**WHAT IS REQUIRED**. Every line containing "retire" should be copied out. Go through the entries and find them.

**RECORDS SHOWN**.
--

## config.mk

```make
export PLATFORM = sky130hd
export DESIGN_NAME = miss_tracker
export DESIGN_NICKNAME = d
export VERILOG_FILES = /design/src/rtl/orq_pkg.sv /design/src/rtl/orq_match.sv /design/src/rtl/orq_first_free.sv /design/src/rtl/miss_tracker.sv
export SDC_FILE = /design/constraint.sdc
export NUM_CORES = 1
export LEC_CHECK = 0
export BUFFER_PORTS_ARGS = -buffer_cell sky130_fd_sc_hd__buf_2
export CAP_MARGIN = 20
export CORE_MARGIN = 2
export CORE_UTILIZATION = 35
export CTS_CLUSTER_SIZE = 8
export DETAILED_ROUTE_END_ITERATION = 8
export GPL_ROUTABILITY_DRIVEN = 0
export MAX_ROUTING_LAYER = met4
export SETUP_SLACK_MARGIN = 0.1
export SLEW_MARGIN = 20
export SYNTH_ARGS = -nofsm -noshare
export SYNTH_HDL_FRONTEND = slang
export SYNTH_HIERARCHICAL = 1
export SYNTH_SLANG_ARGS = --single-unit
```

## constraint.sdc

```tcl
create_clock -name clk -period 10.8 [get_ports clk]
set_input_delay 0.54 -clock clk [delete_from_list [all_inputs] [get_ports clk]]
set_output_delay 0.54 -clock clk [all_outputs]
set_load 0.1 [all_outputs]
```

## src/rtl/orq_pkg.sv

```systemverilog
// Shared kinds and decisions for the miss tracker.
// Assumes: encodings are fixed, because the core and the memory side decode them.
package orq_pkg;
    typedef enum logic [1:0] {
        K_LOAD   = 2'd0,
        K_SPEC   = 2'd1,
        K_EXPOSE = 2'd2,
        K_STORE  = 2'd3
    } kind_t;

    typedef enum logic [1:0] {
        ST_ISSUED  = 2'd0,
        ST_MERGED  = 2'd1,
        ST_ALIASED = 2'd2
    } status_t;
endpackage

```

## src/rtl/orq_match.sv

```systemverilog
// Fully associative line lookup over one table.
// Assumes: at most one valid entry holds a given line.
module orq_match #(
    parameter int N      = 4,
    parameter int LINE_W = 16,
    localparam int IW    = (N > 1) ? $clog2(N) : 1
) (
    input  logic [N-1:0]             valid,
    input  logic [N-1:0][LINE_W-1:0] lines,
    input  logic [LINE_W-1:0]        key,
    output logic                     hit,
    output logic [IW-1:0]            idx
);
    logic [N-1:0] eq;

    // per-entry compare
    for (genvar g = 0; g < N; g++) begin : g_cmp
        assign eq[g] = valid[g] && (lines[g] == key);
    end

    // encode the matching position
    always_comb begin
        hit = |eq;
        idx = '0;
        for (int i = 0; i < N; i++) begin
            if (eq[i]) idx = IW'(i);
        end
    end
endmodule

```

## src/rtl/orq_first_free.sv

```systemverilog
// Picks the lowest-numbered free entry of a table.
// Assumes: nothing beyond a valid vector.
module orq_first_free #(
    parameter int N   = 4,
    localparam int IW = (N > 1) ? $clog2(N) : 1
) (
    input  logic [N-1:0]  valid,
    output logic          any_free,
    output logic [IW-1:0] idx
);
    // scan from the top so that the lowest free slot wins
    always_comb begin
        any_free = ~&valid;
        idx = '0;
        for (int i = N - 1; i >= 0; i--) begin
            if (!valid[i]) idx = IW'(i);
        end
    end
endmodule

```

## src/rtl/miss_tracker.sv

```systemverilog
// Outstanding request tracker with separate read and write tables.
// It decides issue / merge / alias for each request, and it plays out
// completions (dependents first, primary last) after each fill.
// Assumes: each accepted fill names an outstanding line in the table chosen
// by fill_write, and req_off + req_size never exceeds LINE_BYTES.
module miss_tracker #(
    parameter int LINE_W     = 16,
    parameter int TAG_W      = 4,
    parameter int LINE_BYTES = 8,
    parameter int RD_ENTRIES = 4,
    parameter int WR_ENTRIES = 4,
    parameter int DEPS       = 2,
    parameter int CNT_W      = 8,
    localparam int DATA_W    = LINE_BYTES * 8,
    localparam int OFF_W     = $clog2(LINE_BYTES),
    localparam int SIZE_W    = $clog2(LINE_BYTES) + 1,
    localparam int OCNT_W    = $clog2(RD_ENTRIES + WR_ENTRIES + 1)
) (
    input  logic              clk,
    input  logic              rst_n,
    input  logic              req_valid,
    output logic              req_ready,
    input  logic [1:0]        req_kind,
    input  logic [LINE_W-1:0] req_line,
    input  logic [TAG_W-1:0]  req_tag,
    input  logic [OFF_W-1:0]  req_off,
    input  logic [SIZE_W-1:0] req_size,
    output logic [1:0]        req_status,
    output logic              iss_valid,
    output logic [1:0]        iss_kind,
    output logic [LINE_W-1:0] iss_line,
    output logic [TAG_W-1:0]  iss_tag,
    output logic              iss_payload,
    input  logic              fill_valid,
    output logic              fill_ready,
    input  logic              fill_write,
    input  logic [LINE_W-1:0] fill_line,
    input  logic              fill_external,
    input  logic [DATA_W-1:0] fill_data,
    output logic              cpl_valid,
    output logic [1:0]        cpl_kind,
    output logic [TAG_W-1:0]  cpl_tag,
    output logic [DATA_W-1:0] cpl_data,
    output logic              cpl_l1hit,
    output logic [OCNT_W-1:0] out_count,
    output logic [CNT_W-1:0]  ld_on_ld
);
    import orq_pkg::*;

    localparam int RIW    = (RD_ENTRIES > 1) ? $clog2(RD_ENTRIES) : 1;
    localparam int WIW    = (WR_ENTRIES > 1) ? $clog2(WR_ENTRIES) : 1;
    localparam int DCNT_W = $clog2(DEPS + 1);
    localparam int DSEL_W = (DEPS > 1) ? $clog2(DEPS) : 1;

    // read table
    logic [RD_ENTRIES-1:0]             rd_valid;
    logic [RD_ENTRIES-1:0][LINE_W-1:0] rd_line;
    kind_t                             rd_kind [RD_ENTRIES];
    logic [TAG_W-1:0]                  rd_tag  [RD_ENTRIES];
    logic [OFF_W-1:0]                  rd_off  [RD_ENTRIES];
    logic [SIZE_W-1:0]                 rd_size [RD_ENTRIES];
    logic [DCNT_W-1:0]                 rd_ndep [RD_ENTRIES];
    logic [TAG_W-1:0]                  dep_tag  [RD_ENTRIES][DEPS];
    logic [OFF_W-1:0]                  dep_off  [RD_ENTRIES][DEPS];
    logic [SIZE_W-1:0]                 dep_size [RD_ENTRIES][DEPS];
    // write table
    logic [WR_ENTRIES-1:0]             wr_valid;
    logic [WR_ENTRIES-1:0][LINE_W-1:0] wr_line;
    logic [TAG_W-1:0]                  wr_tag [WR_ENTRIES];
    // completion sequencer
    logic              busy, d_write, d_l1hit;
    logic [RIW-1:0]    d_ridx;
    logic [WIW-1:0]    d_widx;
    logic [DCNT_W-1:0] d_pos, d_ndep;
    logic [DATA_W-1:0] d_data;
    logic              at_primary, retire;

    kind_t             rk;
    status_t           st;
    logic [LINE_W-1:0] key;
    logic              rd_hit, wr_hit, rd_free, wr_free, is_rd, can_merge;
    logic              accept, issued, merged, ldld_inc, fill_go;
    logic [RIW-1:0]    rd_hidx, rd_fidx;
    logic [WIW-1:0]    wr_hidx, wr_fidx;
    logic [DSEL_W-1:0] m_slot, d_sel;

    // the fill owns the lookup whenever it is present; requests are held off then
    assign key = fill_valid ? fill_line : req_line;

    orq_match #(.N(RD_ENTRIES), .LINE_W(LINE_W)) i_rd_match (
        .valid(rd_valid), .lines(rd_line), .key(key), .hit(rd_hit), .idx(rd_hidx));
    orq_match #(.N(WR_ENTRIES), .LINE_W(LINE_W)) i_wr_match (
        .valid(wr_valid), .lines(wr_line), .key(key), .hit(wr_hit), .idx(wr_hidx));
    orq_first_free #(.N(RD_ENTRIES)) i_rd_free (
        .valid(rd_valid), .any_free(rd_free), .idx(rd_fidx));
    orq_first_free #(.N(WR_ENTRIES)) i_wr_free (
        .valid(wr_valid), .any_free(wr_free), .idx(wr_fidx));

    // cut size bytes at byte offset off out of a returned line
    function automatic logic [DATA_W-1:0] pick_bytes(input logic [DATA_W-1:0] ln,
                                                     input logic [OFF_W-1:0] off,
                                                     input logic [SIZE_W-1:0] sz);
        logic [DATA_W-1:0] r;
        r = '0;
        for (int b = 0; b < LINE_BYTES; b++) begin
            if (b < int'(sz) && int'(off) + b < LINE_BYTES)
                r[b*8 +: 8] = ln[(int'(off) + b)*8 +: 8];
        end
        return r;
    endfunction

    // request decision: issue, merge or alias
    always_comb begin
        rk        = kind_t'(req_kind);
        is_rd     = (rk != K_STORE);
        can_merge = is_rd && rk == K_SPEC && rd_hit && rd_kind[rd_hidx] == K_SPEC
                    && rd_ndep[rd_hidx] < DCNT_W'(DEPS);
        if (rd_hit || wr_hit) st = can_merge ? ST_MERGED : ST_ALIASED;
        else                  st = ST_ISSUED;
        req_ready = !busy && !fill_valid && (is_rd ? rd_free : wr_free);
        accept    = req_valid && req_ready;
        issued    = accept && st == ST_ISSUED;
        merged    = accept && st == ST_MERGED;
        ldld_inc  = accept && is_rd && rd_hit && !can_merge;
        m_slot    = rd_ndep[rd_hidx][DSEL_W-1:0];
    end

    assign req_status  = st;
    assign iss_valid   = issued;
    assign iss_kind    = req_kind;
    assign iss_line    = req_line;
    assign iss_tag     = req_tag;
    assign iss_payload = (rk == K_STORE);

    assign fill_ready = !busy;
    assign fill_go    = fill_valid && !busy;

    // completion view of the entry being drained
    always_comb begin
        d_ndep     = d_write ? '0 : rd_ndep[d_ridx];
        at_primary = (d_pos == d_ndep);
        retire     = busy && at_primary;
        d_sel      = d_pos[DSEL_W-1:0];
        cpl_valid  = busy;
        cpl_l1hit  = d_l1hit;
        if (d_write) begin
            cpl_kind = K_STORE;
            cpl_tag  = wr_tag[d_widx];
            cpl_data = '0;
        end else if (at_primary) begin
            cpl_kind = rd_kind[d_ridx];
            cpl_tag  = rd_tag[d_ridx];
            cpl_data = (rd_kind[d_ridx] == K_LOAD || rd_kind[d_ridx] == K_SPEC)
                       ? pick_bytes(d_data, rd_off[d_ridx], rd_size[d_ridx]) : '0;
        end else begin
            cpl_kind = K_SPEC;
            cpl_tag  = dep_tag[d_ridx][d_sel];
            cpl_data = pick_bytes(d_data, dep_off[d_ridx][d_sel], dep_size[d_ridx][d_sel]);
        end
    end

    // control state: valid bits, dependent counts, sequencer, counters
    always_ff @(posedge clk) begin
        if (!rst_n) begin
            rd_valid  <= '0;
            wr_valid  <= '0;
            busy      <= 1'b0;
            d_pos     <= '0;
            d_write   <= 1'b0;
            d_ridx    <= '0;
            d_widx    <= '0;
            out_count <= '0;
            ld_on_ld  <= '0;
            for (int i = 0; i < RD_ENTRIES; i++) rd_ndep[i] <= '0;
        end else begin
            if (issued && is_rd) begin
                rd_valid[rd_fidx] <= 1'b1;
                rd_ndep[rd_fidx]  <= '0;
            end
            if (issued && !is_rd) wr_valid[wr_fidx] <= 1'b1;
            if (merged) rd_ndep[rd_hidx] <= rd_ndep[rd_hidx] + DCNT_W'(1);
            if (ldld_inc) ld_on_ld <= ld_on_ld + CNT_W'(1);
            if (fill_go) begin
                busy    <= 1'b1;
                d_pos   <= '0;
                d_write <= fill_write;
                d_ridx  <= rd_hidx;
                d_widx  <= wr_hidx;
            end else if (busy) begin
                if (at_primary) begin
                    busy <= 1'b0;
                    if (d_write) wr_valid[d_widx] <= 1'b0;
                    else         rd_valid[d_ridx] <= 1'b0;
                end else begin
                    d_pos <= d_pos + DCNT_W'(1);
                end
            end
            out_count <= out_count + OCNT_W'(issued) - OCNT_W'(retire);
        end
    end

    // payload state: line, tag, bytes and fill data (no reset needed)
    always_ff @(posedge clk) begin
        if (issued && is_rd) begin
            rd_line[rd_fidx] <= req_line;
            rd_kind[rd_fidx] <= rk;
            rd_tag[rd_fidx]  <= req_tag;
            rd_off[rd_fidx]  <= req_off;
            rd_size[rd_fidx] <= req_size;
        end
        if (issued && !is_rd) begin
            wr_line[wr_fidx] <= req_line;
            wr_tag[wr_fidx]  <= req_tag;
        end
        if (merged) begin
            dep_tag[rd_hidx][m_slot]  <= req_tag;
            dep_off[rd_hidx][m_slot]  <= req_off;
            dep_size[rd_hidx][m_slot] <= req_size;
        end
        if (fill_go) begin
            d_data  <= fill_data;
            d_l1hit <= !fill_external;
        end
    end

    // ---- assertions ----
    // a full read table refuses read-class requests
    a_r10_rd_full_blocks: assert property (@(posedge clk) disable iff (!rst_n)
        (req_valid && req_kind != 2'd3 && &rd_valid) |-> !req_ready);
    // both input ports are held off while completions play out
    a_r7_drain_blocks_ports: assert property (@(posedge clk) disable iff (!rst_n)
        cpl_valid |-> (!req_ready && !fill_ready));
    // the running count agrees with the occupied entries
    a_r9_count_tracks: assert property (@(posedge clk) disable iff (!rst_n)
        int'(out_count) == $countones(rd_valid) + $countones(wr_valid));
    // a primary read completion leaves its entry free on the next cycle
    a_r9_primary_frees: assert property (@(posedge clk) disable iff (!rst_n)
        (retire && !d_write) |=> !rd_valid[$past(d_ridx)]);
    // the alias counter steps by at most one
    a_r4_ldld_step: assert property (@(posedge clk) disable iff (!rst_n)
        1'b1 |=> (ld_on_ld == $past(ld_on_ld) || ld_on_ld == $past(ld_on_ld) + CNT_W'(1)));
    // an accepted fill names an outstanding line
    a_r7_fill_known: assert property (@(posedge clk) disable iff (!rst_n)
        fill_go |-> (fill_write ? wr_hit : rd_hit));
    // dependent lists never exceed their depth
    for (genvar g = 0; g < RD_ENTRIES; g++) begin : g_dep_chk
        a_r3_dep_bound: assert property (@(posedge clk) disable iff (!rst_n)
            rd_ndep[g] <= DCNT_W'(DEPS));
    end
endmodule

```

--

**SOLUTION TO THIS TASK**.
    logic              at_primary, retire;
        retire     = busy && at_primary;
            out_count <= out_count + OCNT_W'(issued) - OCNT_W'(retire);
        (retire && !d_write) |=> !rd_valid[$past(d_ridx)]);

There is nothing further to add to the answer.